● What is needed:
Your answer is a copy of every line in the records where "requester" appears.

··· Supplied information

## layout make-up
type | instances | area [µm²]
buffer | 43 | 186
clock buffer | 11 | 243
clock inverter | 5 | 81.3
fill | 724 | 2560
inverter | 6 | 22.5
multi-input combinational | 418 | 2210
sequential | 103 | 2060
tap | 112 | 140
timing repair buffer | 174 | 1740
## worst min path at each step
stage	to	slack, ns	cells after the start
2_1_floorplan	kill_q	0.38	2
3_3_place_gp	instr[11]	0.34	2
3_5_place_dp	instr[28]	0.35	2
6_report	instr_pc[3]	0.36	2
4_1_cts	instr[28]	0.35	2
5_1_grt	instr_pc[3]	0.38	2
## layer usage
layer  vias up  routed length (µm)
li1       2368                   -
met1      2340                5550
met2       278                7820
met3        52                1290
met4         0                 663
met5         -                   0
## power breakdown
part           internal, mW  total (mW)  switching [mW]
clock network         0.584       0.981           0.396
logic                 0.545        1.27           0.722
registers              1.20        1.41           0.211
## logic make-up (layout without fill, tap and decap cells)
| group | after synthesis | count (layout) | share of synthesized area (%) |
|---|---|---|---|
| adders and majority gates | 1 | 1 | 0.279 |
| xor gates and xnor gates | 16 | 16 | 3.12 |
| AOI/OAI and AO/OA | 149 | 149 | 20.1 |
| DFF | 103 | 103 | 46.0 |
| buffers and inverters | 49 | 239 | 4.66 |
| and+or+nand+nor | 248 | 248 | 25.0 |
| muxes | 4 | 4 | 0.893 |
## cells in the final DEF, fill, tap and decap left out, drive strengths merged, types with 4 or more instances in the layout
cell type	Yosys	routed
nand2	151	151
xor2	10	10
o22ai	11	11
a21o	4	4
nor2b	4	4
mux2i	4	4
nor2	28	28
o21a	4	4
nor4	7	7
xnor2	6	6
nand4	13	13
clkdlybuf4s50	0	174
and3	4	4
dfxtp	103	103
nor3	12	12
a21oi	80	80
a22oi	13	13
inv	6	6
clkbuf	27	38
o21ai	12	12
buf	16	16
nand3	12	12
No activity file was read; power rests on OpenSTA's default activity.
$ cat config.mk
export PLATFORM = sky130hd
export DESIGN_NAME = memory_test_sequencer
export DESIGN_NICKNAME = d
export VERILOG_FILES = /design/src/rtl/memory_test_pkg.sv /design/src/rtl/mem_test_checker.sv /design/src/rtl/memory_test_sequencer.sv
export SDC_FILE = /design/constraint.sdc
export NUM_CORES = 1
export LEC_CHECK = 0
export CORE_MARGIN = 5
export CORE_UTILIZATION = 46
export CTS_CLUSTER_DIAMETER = 60
export DETAILED_ROUTE_END_ITERATION = 10
export PLACE_DENSITY = 0.76
export RECOVER_POWER = 50
export SLEW_MARGIN = 20
export SYNTH_ARGS = -nofsm -noshare
export SYNTH_HDL_FRONTEND = slang
export SYNTH_HIERARCHICAL = 1
export SYNTH_SLANG_ARGS = --single-unit
$ cat constraint.sdc
create_clock -name clk -period 2.65 [get_ports clk]
set_input_delay 0.53 -clock clk [delete_from_list [all_inputs] [get_ports clk]]
set_output_delay 0.53 -clock clk [all_outputs]
set_load 0.01 [all_outputs]
$ cat src/rtl/memory_test_pkg.sv
// Shared types and constants for the memory test sequencer slice.
// Latency: n/a (types, constants and the pattern helper only).
// Backpressure: n/a.
package memory_test_pkg;

  localparam int MEM_DEPTH = 8;
  localparam int ADDR_W    = 3;
  localparam int DATA_W    = 8;

  typedef logic [ADDR_W-1:0] addr_t;
  typedef logic [DATA_W-1:0] data_t;

  typedef enum logic [2:0] {
    ST_IDLE  = 3'd0,
    ST_WRITE = 3'd1,
    ST_READ  = 3'd2,
    ST_DRAIN = 3'd3,
    ST_DONE  = 3'd4
  } state_e;

  localparam addr_t LAST_ADDR = addr_t'(MEM_DEPTH - 1);

  // Test pattern for one location: seed plus address, wrapping at 8 bits.
  function automatic data_t pattern(input data_t seed, input addr_t addr);
    return seed + data_t'(addr);
  endfunction

endpackage
===== src/rtl/arbitro_pkg.sv =====
// Shared types and sizes for the round-robin arbiter/selector.
// Holds the FSM state enum and the requester/select widths.
package arbitro_pkg;

  localparam int N_REQ = 4;
  localparam int SEL_W = 2;

  typedef enum logic [1:0] {
    IDLE  = 2'd0,
    GRANT = 2'd1,
    TURN  = 2'd2
  } state_t;

endpackage


===== src/rtl/arbitro_rr_mux_selector_rr.sv =====
// Combinational round-robin winner pick.
// Ports: i_Req (requests), i_Ptr (search start), o_Found, o_Idx (winner).
module selector_rr
  import arbitro_pkg::*;
(
  input  logic [N_REQ-1:0] i_Req,
  input  logic [SEL_W-1:0] i_Ptr,
  output logic             o_Found,
  output logic [SEL_W-1:0] o_Idx
);

  logic [SEL_W-1:0] cand;

  // Walk from the farthest offset down so the nearest
  // request to i_Ptr is the last (winning) assignment.
  always_comb begin
    o_Found = 1'b0;
    o_Idx   = i_Ptr;
    cand    = i_Ptr;
    for (int i = N_REQ - 1; i >= 0; i--) begin
      cand = i_Ptr + SEL_W'(i);
      if (i_Req[cand]) begin
        o_Found = 1'b1;
        o_Idx   = cand;
      end
    end
  end

endmodule
--- src/rtl/wb_vmon_msg_pkg.sv ---
// Shared types for the vmon message arbiter: size codes, FSM states, lane mapping.
package wb_vmon_msg_pkg;

  typedef enum logic [1:0] {
    SZ_1B      = 2'd0,
    SZ_2B      = 2'd1,
    SZ_4B      = 2'd2,
    SZ_ILLEGAL = 2'd3
  } size_e;

  typedef enum logic [1:0] {
    ST_IDLE = 2'd0,
    ST_BUS  = 2'd1,
    ST_RSP  = 2'd2
  } state_e;

  // Byte 0 of the message always travels on lane 0; illegal sizes drive no lanes.
  function automatic logic [3:0] size_to_sel(input logic [1:0] sz);
    logic [3:0] sel;
    case (size_e'(sz))
      SZ_1B:   sel = 4'b0001;
      SZ_2B:   sel = 4'b0011;
      SZ_4B:   sel = 4'b1111;
      default: sel = 4'b0000;
    endcase
    return sel;
  endfunction

endpackage

--- src/rtl/wb_vmon_msg_arbiter_rr.sv ---
// Round-robin pick: first asserted request at or after i_ptr, wrapping.
module rr_arbiter #(
  parameter int N_REQ = 4,
  parameter int IDX_W = (N_REQ > 1) ? $clog2(N_REQ) : 1
) (
  input  logic [N_REQ-1:0] i_req,
  input  logic [IDX_W-1:0] i_ptr,
  input  logic             i_en,
  output logic [N_REQ-1:0] o_grant,
  output logic [IDX_W-1:0] o_idx,
  output logic             o_valid
);

  always_comb begin
    int k;
    k       = 0;
    o_grant = '0;
    o_idx   = '0;
    o_valid = 1'b0;
    if (i_en) begin
      for (int i = 0; i < N_REQ; i++) begin
        k = int'(i_ptr) + i;
        if (k >= N_REQ) k = k - N_REQ;
        if (!o_valid && i_req[k]) begin
          o_valid    = 1'b1;
          o_grant[k] = 1'b1;
          o_idx      = IDX_W'(k);
        end
      end
    end
  end

endmodule

--- src/rtl/wb_vmon_msg_arbiter.sv ---
// Round-robin funnel of 1/2/4-byte vmon messages onto single Wishbone classic writes.
// Define WB_VMON_MSG_ARBITER_TIMEOUT_EN to bound each bus cycle to TIMEOUT_CYCLES.
module wb_vmon_msg_arbiter
  import wb_vmon_msg_pkg::*;
#(
  parameter int                       N_REQ          = 4,
  parameter int                       WB_ADDR_WIDTH  = 32,
  parameter int                       WB_DATA_WIDTH  = 32,
  parameter logic [WB_ADDR_WIDTH-1:0] ADDRESS        = 'h0000_0000,
  parameter int                       TIMEOUT_CYCLES = 256
) (
  input  logic                           clk_i,
  input  logic                           rst_ni,
  input  logic [N_REQ-1:0]               req_valid_i,
  output logic [N_REQ-1:0]               req_ready_o,
  input  logic [N_REQ*WB_DATA_WIDTH-1:0] req_data_i,
  input  logic [N_REQ*2-1:0]             req_size_i,
  output logic [N_REQ-1:0]               rsp_valid_o,
  output logic                           rsp_err_o,
  output logic [WB_ADDR_WIDTH-1:0]       ADR,
  output logic [WB_DATA_WIDTH-1:0]       DAT_W,
  output logic                           CYC,
  output logic                           STB,
  output logic                           WE,
  output logic [3:0]                     SEL,
  input  logic                           ACK,
  input  logic                           ERR,
  output logic [1:0]                     dbg_state_o
);

  localparam int         IDX_W  = (N_REQ > 1) ? $clog2(N_REQ) : 1;
  localparam logic [1:0] S_IDLE = ST_IDLE;
  localparam logic [1:0] S_BUS  = ST_BUS;
  localparam logic [1:0] S_RSP  = ST_RSP;

  if (N_REQ < 1 || N_REQ > 16) begin : g_bad_nreq
    $error("N_REQ must be in 1..16");
  end
  if (WB_DATA_WIDTH != 32) begin : g_bad_dw
    $error("WB_DATA_WIDTH must be 32");
  end
  if (TIMEOUT_CYCLES < 1) begin : g_bad_tmo
    $error("TIMEOUT_CYCLES must be at least 1");
  end

  logic [1:0]               r_state;
  logic [IDX_W-1:0]         r_ptr;
  logic [IDX_W-1:0]         r_gidx;
  logic [WB_DATA_WIDTH-1:0] r_data;
  logic [3:0]               r_sel;
  logic                     r_err;
  logic                     r_cyc;

  logic [N_REQ-1:0]         w_grant;
  logic [IDX_W-1:0]         w_gidx;
  logic                     w_any;
  logic                     w_en;
  logic [1:0]               w_sz;
  logic [WB_DATA_WIDTH-1:0] w_data;
  logic [IDX_W-1:0]         w_ptr_nxt;
  logic                     w_tmo_exp;
  logic                     w_term;

  // Handshake: a requester holds valid/data/size until it sees ready; ready is
  // one-hot and high only in the IDLE cycle its message is latched, so valid &&
  // ready marks the single transfer. Dropping valid early simply forgoes the grant.
  assign w_en = (r_state == S_IDLE) && rst_ni;

  rr_arbiter #(
    .N_REQ(N_REQ),
    .IDX_W(IDX_W)
  ) u_rr (
    .i_req  (req_valid_i),
    .i_ptr  (r_ptr),
    .i_en   (w_en),
    .o_grant(w_grant),
    .o_idx  (w_gidx),
    .o_valid(w_any)
  );

  assign w_sz      = req_size_i[{w_gidx, 1'b0} +: 2];
  assign w_data    = req_data_i[int'(w_gidx) * WB_DATA_WIDTH +: WB_DATA_WIDTH];
  assign w_ptr_nxt = (w_gidx == IDX_W'(N_REQ - 1)) ? '0 : w_gidx + 1'b1;

`ifdef WB_VMON_MSG_ARBITER_TIMEOUT_EN
  localparam int TMO_W = $clog2(TIMEOUT_CYCLES + 1);
  logic [TMO_W-1:0] r_tmo;

  // r_tmo counts BUS cycles already spent; the last allowed cycle expires it.
  always_ff @(posedge clk_i or negedge rst_ni) begin
    if (!rst_ni) begin
      r_tmo <= '0;
    end else if (r_state == S_IDLE) begin
      r_tmo <= '0;
    end else if (r_state == S_BUS) begin
      r_tmo <= r_tmo + 1'b1;
    end
  end

  assign w_tmo_exp = (r_state == S_BUS) && (r_tmo == TMO_W'(TIMEOUT_CYCLES - 1));
`else
  assign w_tmo_exp = 1'b0;
`endif

  assign w_term = ACK || ERR || w_tmo_exp;

  always_ff @(posedge clk_i or negedge rst_ni) begin
    if (!rst_ni) begin
      r_state <= S_IDLE;
      r_ptr   <= '0;
      r_gidx  <= '0;
      r_data  <= '0;
      r_sel   <= '0;
      r_err   <= 1'b0;
      r_cyc   <= 1'b0;
    end else begin
      case (r_state)
        S_IDLE: begin
          if (w_any) begin
            r_gidx <= w_gidx;
            r_ptr  <= w_ptr_nxt;
            r_data <= w_data;
            r_sel  <= size_to_sel(w_sz);
            if (w_sz == SZ_ILLEGAL) begin
              r_err   <= 1'b1;
              r_state <= S_RSP;
            end else begin
              r_err   <= 1'b0;
              r_cyc   <= 1'b1;
              r_state <= S_BUS;
            end
          end
        end
        S_BUS: begin
          if (w_term) begin
            r_cyc   <= 1'b0;
            // ERR beats ACK; a timeout without ACK is an error.
            r_err   <= ERR || !ACK;
            r_state <= S_RSP;
          end
        end
        S_RSP:   r_state <= S_IDLE;
        default: r_state <= S_IDLE;
      endcase
    end
  end

  assign req_ready_o = w_grant;
  assign rsp_valid_o = (r_state == S_RSP) ? (N_REQ'(1) << r_gidx) : '0;
  assign rsp_err_o   = (r_state == S_RSP) && r_err;
  assign CYC         = r_cyc;
  assign STB         = r_cyc;
  assign WE          = r_cyc;
  assign ADR         = r_cyc ? ADDRESS : '0;
  assign DAT_W       = r_data;
  assign SEL         = r_sel;
  assign dbg_state_o = r_state;

endmodule
--- config.mk ---
export PLATFORM = sky130hd
export DESIGN_NAME = wb_vmon_msg_arbiter
export DESIGN_NICKNAME = d
export VERILOG_FILES = /design/src/rtl/wb_vmon_msg_pkg.sv /design/src/rtl/wb_vmon_msg_arbiter_rr.sv /design/src/rtl/wb_vmon_msg_arbiter.sv
export SDC_FILE = /design/constraint.sdc
export NUM_CORES = 1
export LEC_CHECK = 0
export ABC_CLOCK_PERIOD_IN_PS = 5300
export CORE_MARGIN = 2
export CORE_UTILIZATION = 40
export DETAILED_ROUTE_END_ITERATION = 6
export DONT_BUFFER_PORTS = 1
export GPL_ROUTABILITY_DRIVEN = 0
export HOLD_SLACK_MARGIN = 0.08
export PLACE_DENSITY = 0.63
export SLEW_MARGIN = 15
export SYNTH_ARGS = -nofsm -noshare
export SYNTH_HDL_FRONTEND = slang
export SYNTH_SLANG_ARGS = --single-unit
--- constraint.sdc ---
create_clock -name clk_i -period 5.3 [get_ports clk_i]
set_input_delay 0.53 -clock clk_i [delete_from_list [all_inputs] [get_ports clk_i]]
set_output_delay 0.53 -clock clk_i [all_outputs]
set_load 0.005 [all_outputs]
[Yosys cells after proc, flatten, opt, wreduce, memory -nomap -nowiden]
Index checks and enable logic that the tools add are counted.
Storage, ports and cells
  bits in latches: 0
  bits in writable memories: 0
  flip-flop bits (word level): 44
  bits in read-only memories: 0
  input port bits: 144
  memories: 0
  logic and storage cells: 128
Cells by class
  add/sub/neg operators: 8
  $lt $le $gt $ge: 12
  reductions and logical operators: 22
  shift-type cells: 3
  equal/unequal tests: 9
  div/mod/pow operators: 0
  multiplexer cells: 64
  multipliers: 0
  bitwise operators: 3
Operator list (count)
  $mux W32: 8
  $ge A32 B1 Y1 const B: 4
  $lt A32 B4 Y1 const B: 4
  $shiftx A128 B8 Y32: 1
  $ge A32 B4 Y1 const B: 3
  $sub A32 B4 Y32 const B: 3
  $mux W4: 9
  $mux W1: 26
  $mux W2: 9
  $or A4 B4 Y4: 3
  $pmux W4 S3: 1
  $logic_and A1 B1 Y1: 9
  $bmux W1 S2: 4
  $demux W1 S2: 4
  $eq A2 B2 Y1 const B: 4
  $shiftx A8 B4 Y2: 1
  $add A2 B2 Y3 const B: 2
  $eq A2 B1 Y1 const B: 2
  $logic_not A1 Y1: 4
  $logic_not A2 Y1: 2
  $ne A2 B2 Y1 const B: 2
  $pmux W1 S2: 2
  $pmux W2 S2: 1
  $reduce_and A2 Y1: 2
  other kinds (10): 11

[Logic depth before layout (Yosys ltp)]
  word-level depth: 25
  depth in mapped cells: 16
  mapped depth without buffers: 12

[Cells and area by module]
Synthesis repeated with hierarchy kept, for this count alone.
Second synthesis, totals
  cells, all modules: 331
  area total of the unflattened synthesis: 3574.7 µm²
Modules (own cells, without submodules)
  wb_vmon_msg_arbiter: cells an instance 282, seq. area each 1076.0 µm², instances 1, area each 3135.5 µm²
  rr_arbiter: cells an instance 49, seq. area each 0.0 µm², instances 1, area each 439.2 µm²

[Worst setup path before layout]
No wires, ideal clock.
  kind: flip-flop to flip-flop
  start: register r_ptr[0]
  end: register r_cyc, in the netlist CYC
  arrival time: 3656 ps
  path slack: 1561 ps
  cell stages (with the launch flop): 17
  data required time: 5217 ps
  path buffers: 4
  cell sequence: dfrtp_1 -> buf_6 -> buf_4 -> buf_1 -> inv_1 -> ha_1 -> mux4_2 -> nor2b_4 -> o21ai_1 -> a21oi_4 -> buf_6 -> mux2i_1 -> mux2i_1 -> ha_1 -> nor2_1 -> nor2_1 -> o21ai_0
On the way
  longest elaborated chain between the ends: 24
RTL lines
  start: declaration: RTL line wb_vmon_msg_arbiter.sv:47  | logic [IDX_W-1:0] r_ptr;
  start signal: assignment: RTL line wb_vmon_msg_arbiter.sv:121  | r_ptr <= w_ptr_nxt;
  parallel branches: the longest is 23 deep, another holds $sub A32 B4 Y32
  $reduce_and A4 Y1 (no line) *
  end signal: assignment: RTL line wb_vmon_msg_arbiter.sv:115  | r_cyc <= 1'b0;
  end signal: assignment: RTL line wb_vmon_msg_arbiter.sv:129  | r_cyc <= 1'b1;
  end signal: assignment: RTL line wb_vmon_msg_arbiter.sv:136  | r_cyc <= 1'b0;
  end: declaration: RTL line wb_vmon_msg_arbiter.sv:52  | logic r_cyc;
Mark *: on every way between the ends. The select of a mux whose other input is x is not followed.
A chain may end at the register's enable or synchronous reset.

[Worst setup path in the final report]
  start: register r_ptr[0]
  end: register r_data[30], in the netlist DAT_W[30]
On the way
  longest elaborated chain between the ends: 21
RTL lines
  parallel branches: the longest is 21 deep, another holds $sub A32 B4 Y32
  end signal: assignment: RTL line wb_vmon_msg_arbiter.sv:122  | r_data <= w_data;
  end: declaration: RTL line wb_vmon_msg_arbiter.sv:49  | logic [WB_DATA_WIDTH-1:0] r_data;
Several ways; the timed one is not identified. The select of a mux whose other input is x is not followed.

==> flow_summary_export.csv <==
group,metric,value,unit
pwr,power-per-cell-area,653,nW/um2
pwr,ir_worst_vdd,272,uV
cts,clock_latency,0.30,ns
cells_and_area,drive_above_1_share,0.160,
run,max-cap-violations,0,
cts,cts_setup_buffers,0,
worst_setup_path,start_kind,"register",
cells_and_area,n_antenna_cell,0,
detailed_routing,routed.top_layer,"met4",
worst_setup_path,cp_max_fo,28,
global_routing,groute.usage.overall,0.188,
global_routing,antenna_found_initial,0,
logic_synthesis,avgSynthCellArea,10.1,um2
cells_and_area,nNetsFinal,500,
logic_synthesis,synth.top_cell.area_share,0.296,
sta,final.setup_skew,0.0102,ns
cts,cts.clk_slew.worst_paths,0.10,ns
pwr,p_sw,1.14,mW
global_routing,first_global_vias,2699,
detailed_routing,drt-pass1-iter-count,4,
cts,cts_resized,0,
logic_synthesis,yosys_register_bits,43,
hold_path,hp-class,"input port to register",
global_routing,grt.overflow.total,0,
sta,post-route-period-util,0.720,
floorplanning,dieArea,9860,um2
pwr,p_int,1.25,mW
worst_setup_path,cp_data_required_time,5.49,ns
floorplanning,dieWidth,99.3,um
global_routing,grt_pass1_wl,14600,um
detailed_routing,routed-wl-met3,783,um
cells_and_area,mostFrequentLayoutCells,"mux2i_1 (64), dfrtp_1 (43), nor2_1 (43)",
pwr,p_clk_frac,0.097,
pwr,switching_share,0.476,
cts,cts_buffers,5,
logic_synthesis,ys_types,46,
cts,clockBufferDepth,2,
cts,htree_levels,2,
pwr,p_leak,1.56,nW
floorplanning,std_cell_rows,34,
detailed_routing,via_per_inst,5.89,
placed_design,dpl.cell_count,448,
sta,tns,0,ns
detailed_routing,route.detailed.drc,0,
logic_synthesis,synth_largest_area_cell,"dfrtp_1",
sta,relSlewSlack,0.232,
worst_setup_path,cp.arrival,4.01,ns
floorplanning,io_pins,226,
run_status,outcome,"complete, no violations",
cells_and_area,fin_util,0.417,
detailed_routing,wl,9600,um
sta,finalSetupViolCount,0,
floorplanning,core_area,8760,um2
logic_synthesis,synth.area.top_cells,"dfrtp_1 (30%), mux2i_1 (18%), a221oi_2 (9.9%)",
detailed_routing,routedWlPerCell,21.0,um
logic_synthesis,syn-cell-area,3630,um2
cts,clockRootBuffer,"clkbuf_8",
sta,hold_viol,0,
detailed_routing,met1_length,3730,um
logic_synthesis,synth_warnings,0,
placed_design,portBuffers,0,
pwr,total_power,2.39,mW
sta,whs,0.451,ns
detailed_routing,dr_wl_met2,4960,um
worst_setup_path,crit_type,"register to register",
floorplanning,die_h,99.3,um
cts,cts.sinks,43,
cts,cts_tree,"yes",
cells_and_area,final_cells,458,
detailed_routing,drt_first_iter_violations,81,
global_routing,grt_max_degree,44,
detailed_routing,ant_nets,0,
sta,fmax,0.262,GHz
sta,finalCriticalPeriod,3.82,ns
cells_and_area,area_growth,0.724,%
sta,drv_slew,0,
cells_and_area,mostFrequentLayoutCell,"mux2i_1",
floorplanning,initial_utilization,0.414,
logic_synthesis,synthCells,361,
logic_synthesis,ys_seq_area_frac,0.296,
placed_design,dp_hpwl,7300,um
sta,worst_pin_slew,1.15,ns
sta,grt_setup_unrepaired,"no",
pwr,p_comb_frac,0.634,
detailed_routing,via_count,2696,
pwr,pwr-share-seq,0.269,
cells_and_area,filler_cell_count,865,
worst_setup_path,end_kind,"register",
cts,postCtsHoldBufs,2,
[worst max-delay path: stages (launching register included)]
cell and delay [ns]:
dfrtp_1 0.34, buf_4 0.31, inv_1 0.15, ha_1 0.43, mux4_2 0.63, nor2b_4 0.23
nor2_4 0.12, xnor2_4 0.30, buf_4 0.45, mux2_2 0.39, a221o_1 0.32
[synth_stat cells, drive strengths merged]
cell / n
a22oi: 6
nand3: 1
a21oi: 7
mux4: 4
nand2b: 6
o221ai: 3
a21boi: 1
dfrtp: 43
or2: 1
a211oi: 3
a21o: 3
o211a: 2
buf: 51
xnor2: 3
and2: 2
ha: 7
nor2: 45
nor2b: 3
and3b: 3
a221oi: 31
nor3: 9
conb: 1
a221o: 5
nand2: 19
a2111oi: 2
o221a: 1
mux2i: 64
clkbuf: 6
mux2: 3
nor3b: 3
o211ai: 3
o21ai: 10
and3: 1
inv: 9
[per-layer routing]
layer	track usage	vias to the layer above
li1	-	1254
met1	0.229	1292
met2	0.332	141
met3	0.0492	9
met4	0.0400	0
met5	0	-
[cell families (layout without fill, tap and decap cells)]
| logic type | count (synthesis) | after routing | share of synthesized area |
|---|---|---|---|
| mux | 71 | 71 | 0.211 |
| simple gates | 93 | 93 | 0.121 |
| xor+xnor | 3 | 3 | 0.0124 |
| compound gates | 77 | 77 | 0.212 |
| buf+inv | 66 | 24 | 0.123 |
| fa+ha+maj | 7 | 7 | 0.0241 |
| other cells | 1 | 32 | 0.00103 |
| flops | 43 | 43 | 0.296 |
[final timing paths]
kind / endpoint / slack, ns / depth (start not counted) / from
max: DAT_W[30] / 1.48 / 10 / r_ptr[0]
min: r_err / 0.45 / 2 / ERR
max reg2reg: DAT_W[30] / 1.48 / 10 / r_ptr[0]
min reg2reg: r_err / 0.48 / 2 / r_err
max in group asynchronous: dbg_state_o[1] / 4.37 / 2 / rst_ni
min in group asynchronous: DAT_W[30] / 0.73 / 2 / rst_ni
[flip-flops by register name, summed over array words and instances (netlist names)]
signal       count
r_err            1
dbg_state_o      2
r_gidx           2
r_ptr            2
CYC              1
DAT_W           32
SEL              3
[cell type report]
type | instances | area (um2) | share of cell area
Tap cell | 108 | 135 | 0.0369
Timing Repair Buffer | 7 | 75.1 | 0.0205
Clock inverter | 3 | 26.3 | 0.00718
Inverter | 9 | 33.8 | 0.00924
Clock buffer | 5 | 68.8 | 0.0188
Sequential cell | 43 | 1080 | 0.294
Multi-Input combinational cell | 283 | 2240 | 0.613
[metrics by stage]
stage	instance area, um2	setup WS [ns]
after global routing	3660	1.21
final	3660	1.48
after floorplan	3750	1.56
after CTS	3660	1.46
after detailed placement	3520	1.49
after global placement	3520	1.62
[power by group through the flow]
| stage | clock network [mW] | registers (mW) | logic, mW |
|---|---|---|---|
| after global routing | 0.255 | 0.664 | 1.67 |
| after detailed placement | 0 | 0.649 | 1.53 |
| after CTS | 0.240 | 0.647 | 1.54 |
| after floorplan | 0 | 0.601 | 1.38 |
| after global placement | 0 | 0.653 | 1.47 |
| final | 0.231 | 0.641 | 1.51 |
Note: power is estimated with default switching activity, not from simulation.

······

● Response to this exercise:
// Holds the FSM state enum and the requester/select widths.
  // Handshake: a requester holds valid/data/size until it sees ready; ready is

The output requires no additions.